FCC Chairman Kevin Martin says Comcast's P-to-P blocking appears to have been widespread

Comcast's slowing of peer-to-peer traffic appeared to be more widespread than the company has disclosed, the chairman of the US Federal Communications Commission said this week.

FCC Chairman Kevin Martin, testifying before a Senate committee, said Comcast's blocking of BitTorrent P-to-P (peer-to-peer) traffic appeared to happen when there wasn't network congestion, in contrast to claims from the broadband provider. Comcast's actions, first described by the Associated Press last October, appeared to "block uploads of a significant portion of subscribers" in that part of the network, even during times when the network wasn't congested, Martin said.

"It does not appear that this technique was used only to occasionally delay traffic at particular nodes suffering from network congestion at that time," Martin told the Senate Commerce, Science and Transportation Committee. "Based on testimony we've received thus far, this equipment was typically deployed over a wider geographic area or system, and is not even capable of knowing when an individual ... segment of the network is congested."

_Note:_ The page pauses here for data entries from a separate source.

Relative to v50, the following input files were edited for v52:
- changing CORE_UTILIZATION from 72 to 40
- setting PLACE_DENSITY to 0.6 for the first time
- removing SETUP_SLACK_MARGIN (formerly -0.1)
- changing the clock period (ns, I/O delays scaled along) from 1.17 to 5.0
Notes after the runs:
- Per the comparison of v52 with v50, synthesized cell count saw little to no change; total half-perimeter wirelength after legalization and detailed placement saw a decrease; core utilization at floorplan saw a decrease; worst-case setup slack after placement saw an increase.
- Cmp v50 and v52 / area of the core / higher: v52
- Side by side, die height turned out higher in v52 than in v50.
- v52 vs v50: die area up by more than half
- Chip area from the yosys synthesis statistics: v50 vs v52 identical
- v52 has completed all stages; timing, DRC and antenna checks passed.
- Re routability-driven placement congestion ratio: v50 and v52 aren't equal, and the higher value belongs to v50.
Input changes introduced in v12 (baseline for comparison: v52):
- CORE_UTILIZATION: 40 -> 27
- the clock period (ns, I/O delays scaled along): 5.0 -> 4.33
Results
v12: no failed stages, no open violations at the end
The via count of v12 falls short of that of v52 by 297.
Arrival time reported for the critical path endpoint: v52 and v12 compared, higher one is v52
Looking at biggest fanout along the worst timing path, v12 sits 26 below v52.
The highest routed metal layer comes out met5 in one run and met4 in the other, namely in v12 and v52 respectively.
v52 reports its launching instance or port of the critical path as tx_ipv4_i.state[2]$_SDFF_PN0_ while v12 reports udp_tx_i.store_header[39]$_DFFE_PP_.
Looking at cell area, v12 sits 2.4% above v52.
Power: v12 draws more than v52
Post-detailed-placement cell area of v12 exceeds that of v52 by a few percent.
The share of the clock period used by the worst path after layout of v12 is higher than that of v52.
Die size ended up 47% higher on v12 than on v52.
==> run A <==
==> flow/design.v (excerpt) <==
module Classic_Pong_Top (
    input clk_i,
    input rst_i,
    input UART_RX_i,
    input sw1_i,
    input sw2_i,
    input sw3_i,
    input sw4_i,
    output VGA_Hsync_o,
    output VGA_Vsync_o,
    output VGA_Red_0_o,
    output VGA_Red_1_o,
    output VGA_Red_2_o,
    output VGA_Grn_0_o,
    output VGA_Grn_1_o,
    output VGA_Grn_2_o,
    output VGA_Blu_0_o,
    output VGA_Blu_1_o,
    output VGA_Blu_2_o
);
clock: 5.31 ns
lec_check: 0
abc_area: 1
cap_margin: 20
core_margin: 2
core_utilization: 72
cts_cluster_diameter: 371
cts_cluster_size: 14
gpl_timing_driven: 0
place_density_lb_addon: 0.08
setup_slack_margin: 1.49
slew_margin: 20
tns_end_percent: 35
run.sh (not shown) runs the stock make flow with config.mk's settings and CLKGATE_MAP_FILE=.
==> run D: changes against run A <==
==> flow/config.mk (replaced) <==
export PLATFORM = sky130hd
export DESIGN_NAME = Classic_Pong_Top
export DESIGN_NICKNAME = Classic_Pong_Top
export VERILOG_FILES = /design/flow/design.v
export SDC_FILE = /design/flow/constraint.sdc
export NUM_CORES = 4
export LEC_CHECK = 0
export CAP_MARGIN = 20
export CORE_MARGIN = 2
export CORE_UTILIZATION = 72
export PLACE_DENSITY = 0.67
export SLEW_MARGIN = 20
==> flow/constraint.sdc (replaced) <==
create_clock -name core_clock -period 9.35 [get_ports {clk_i}]
set_input_delay 1.8700 -clock core_clock [delete_from_list [all_inputs] [get_ports {clk_i}]]
set_output_delay 1.8700 -clock core_clock [all_outputs]
set_load 0.01 [all_outputs]
==> results <==
Run status: run D no timing/DRC/antenna violations; run A no timing/DRC/antenna violations
Global-route wire length before repair: run D 55.5 mm; run A 71.8 mm
Share of the yosys chip area belonging to registers: run D 0.389; run A 0.348
Last weighted congestion value of the routability-driven placer: run D 0.856; run A 0.955
Proportion of cell area spent on the clock network: run D 0.0615; run A 0.0361
Post-synth design cell area: run D 0.0160 mm2; run A 0.0179 mm2
Minimum setup slack in the final design: run D 5630 ps; run A 2230 ps
Worst setup slack before clock tree synthesis: run D 5060 ps; run A 1960 ps
Power attributed to the clock group: run D 1.28 mW; run A 1.73 mW
Vias after detailed routing: run D 12800; run A 16800
Number of global-route vias before repair: run D 12300; run A 15800
Chip width: run D 153 um; run A 162 um
Reported net switching power: run D 0.547 mW; run A 0.926 mW
Worst voltage drop across the vdd grid: run D 0.000148 V; run A 0.000278 V
Count leader, synth: run D sky130_fd_sc_hd__nor2_1; run A sky130_fd_sc_hd__nand2_1

---

==> branch zinc <==
Starting RTL as in the previous note.
==> flow/design.v (excerpt) <==
module Classic_Pong_Top (
    input clk_i,
    input rst_i,
    input UART_RX_i,
    input sw1_i,
    input sw2_i,
    input sw3_i,
    input sw4_i,
    output VGA_Hsync_o,
    output VGA_Vsync_o,
    output VGA_Red_0_o,
    output VGA_Red_1_o,
    output VGA_Red_2_o,
    output VGA_Grn_0_o,
    output VGA_Grn_1_o,
    output VGA_Grn_2_o,
    output VGA_Blu_0_o,
    output VGA_Blu_1_o,
    output VGA_Blu_2_o
);
    parameter CLKS_PER_BIT = 217;
    parameter VIDEO_WIDTH = 3;  
    parameter TOTAL_COLS = 800;
    parameter TOTAL_ROWS = 525;
    parameter ACTIVE_COLS = 640;
    parameter ACTIVE_ROWS = 480;
    wire [VIDEO_WIDTH-1:0] Red_Video_Pong_w, Red_Video_Porch_w;
    wire [VIDEO_WIDTH-1:0] Grn_Video_Pong_w, Grn_Video_Porch_w;
    wire [VIDEO_WIDTH-1:0] Blu_Video_Pong_w, Blu_Video_Porch_w;
    wire rx_dv_w;
    UART_RX #(.CLKS_PER_BIT(CLKS_PER_BIT)) UART_RX_Inst
    (
        .clk_i(clk_i),
        .rst_i(rst_i),
        .rx_serial_i(UART_RX_i),
        .rx_dv_o(rx_dv_w),
        .rx_byte_o()
    );
    wire Hsync_w, Vsync_w;
    VGA_Sync_Pulse #( 
        .TOTAL_COLS(TOTAL_COLS),
        .TOTAL_ROWS(TOTAL_ROWS),
        .ACTIVE_COLS(ACTIVE_COLS),
        .ACTIVE_ROWS(ACTIVE_ROWS) 
    ) VGA_Sync_Inst (
        .clk_i(clk_i),
        .rst_i(rst_i),
        .Hsync_o(Hsync_w),
        .Vsync_o(Vsync_w),
        .col_count_o(),
        .row_count_o()
    );
    wire sw1_w, sw2_w, sw3_w, sw4_w;
    Debounced_Switch sw_1 (
        .clk_i(clk_i),
        .rst_i(rst_i),
        .sw_i(sw1_i),
        .sw_o(sw1_w)
    );
    Debounced_Switch sw_2 (
        .clk_i(clk_i),
        .rst_i(rst_i),
        .sw_i(sw2_i),
        .sw_o(sw2_w)
    );
    Debounced_Switch sw_3 (
        .clk_i(clk_i),
        .rst_i(rst_i),
        .sw_i(sw3_i),
        .sw_o(sw3_w)
    );
    Debounced_Switch sw_4 (
        .clk_i(clk_i),
        .rst_i(rst_i),
        .sw_i(sw4_i),
        .sw_o(sw4_w)
    );
    wire Hsync_Pong_w, Vsync_Pong_w;
  ...
export LEC_CHECK = 0
export CAP_MARGIN = 30
export CELL_PAD_IN_SITES_GLOBAL_PLACEMENT = 0
export CORE_ASPECT_RATIO = 0.59
export CORE_MARGIN = 6
export CORE_UTILIZATION = 37
export GPL_ROUTABILITY_DRIVEN = 0
export GPL_TIMING_DRIVEN = 0
export MIN_ROUTING_LAYER = met1
export PLACE_DENSITY_LB_ADDON = 0.11
export SETUP_SLACK_MARGIN = 0.55
export SLEW_MARGIN = 40
export TNS_END_PERCENT = 30
create_clock -name core_clock -period 5.95 [get_ports {clk_i}]
==> inputs of branch tundra, as changes to branch zinc <==
==> flow/config.mk (replaced) <==
export PLATFORM = sky130hd
export DESIGN_NAME = Classic_Pong_Top
export DESIGN_NICKNAME = Classic_Pong_Top
export VERILOG_FILES = /design/flow/design.v
export SDC_FILE = /design/flow/constraint.sdc
export NUM_CORES = 4
export LEC_CHECK = 0
export CAP_MARGIN = 20
export CORE_MARGIN = 2
export CORE_UTILIZATION = 64
export PLACE_DENSITY = 0.6
export SLEW_MARGIN = 20
==> flow/constraint.sdc (replaced) <==
create_clock -name core_clock -period 9.56 [get_ports {clk_i}]
set_input_delay 1.9120 -clock core_clock [delete_from_list [all_inputs] [get_ports {clk_i}]]
set_output_delay 1.9120 -clock core_clock [all_outputs]
set_load 0.01 [all_outputs]
==> summary.txt <==
Figures from the flow reports.

Global route:
- The first global-routing pass estimated 60000 um of wire.

Final layout:
- Compared with the post-synthesis result, the final layout area differs by 13.0%.

Worst setup path:
- Data on the critical path arrives at its endpoint at 4400 ps.
- The run gives the maximum net fanout on the critical path as 10.

Route:
- The run puts the length of routed met2 wiring at around 13000 um.

Run status:
- The run finished with no timing, DRC or antenna violations.

STA:
- Dividing the final minimum period by the clock period gives between 60% and 70%.

Pwr:
- The script extracted a total leakage power of 6.73 nW.
the above is filed under branch zinc

==> summary.txt <==
Figures from the flow reports.

STA:
- The run gives the share of the clock period used by the worst path after layout as between 30% and 40%.

Route:
- The run puts the length of routed met2 wiring at 14700 um.

Global route:
- The run gives the global-route wire length before repair as between 50000 and 60000 um.

Pwr:
- The power report puts the leakage power at approximately 6.7 nW.

Run status:
- The run finished with no timing, DRC or antenna violations.
the above is filed under branch tundra

Power is estimated from default activity; no workload was simulated.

The FCC is currently investigating Comcast's network management practices and has held two hearings about the complaints.

A Comcast spokeswoman issued a statement, repeating the company's assertion that it was slowing P-to-P traffic in a limited setting.

"As has always been our policy, Comcast does not, has not, and will not block any websites or online applications, including peer-to-peer services," the statement said. "We have acknowledged that we manage peer-to-peer traffic in a limited manner to minimize network congestion."

Comcast described its network management as a "reasonable choice," but it also announced in March that it would work with BitTorrent Inc. and other companies to move to protocol-agnostic network management by the end of the year.

Martin resisted calls by Democratic members of the committee to pass a network neutrality law, saying the FCC now has the authority to act on network blocking complaints on a case-by-case basis. The FCC in 2005 adopted a set of open Internet policy principles, and it has responded to traffic-blocking complaints, Martin said.

But Democratic Senators John Kerry of Massachusetts and Bryon Dorgan of North Dakota noted that Comcast, in a recent FCC filing, disputed the FCC's authority to act on content-blocking complaints. "You're looking at a lawsuit" if you act on the complaints against Comcast, Kerry said.

A net neutrality law passed by Congress would clarify the FCC's authority to act on content-blocking complaints, Kerry and Dorgan said.

But several Republican members of the committee said an extensive net neutrality law could have unintended consequences and could hamper innovation and new business models.

"If the Internet has taught us anything, it's that it's pretty presumptuous to predict what the future will be," said Senator John Sununu, a New Hampshire Republican. "We should be very, very cautious about imposing regulations based on what we think competitors will do in the future and how we think consumers will respond based on what we think competitors will do."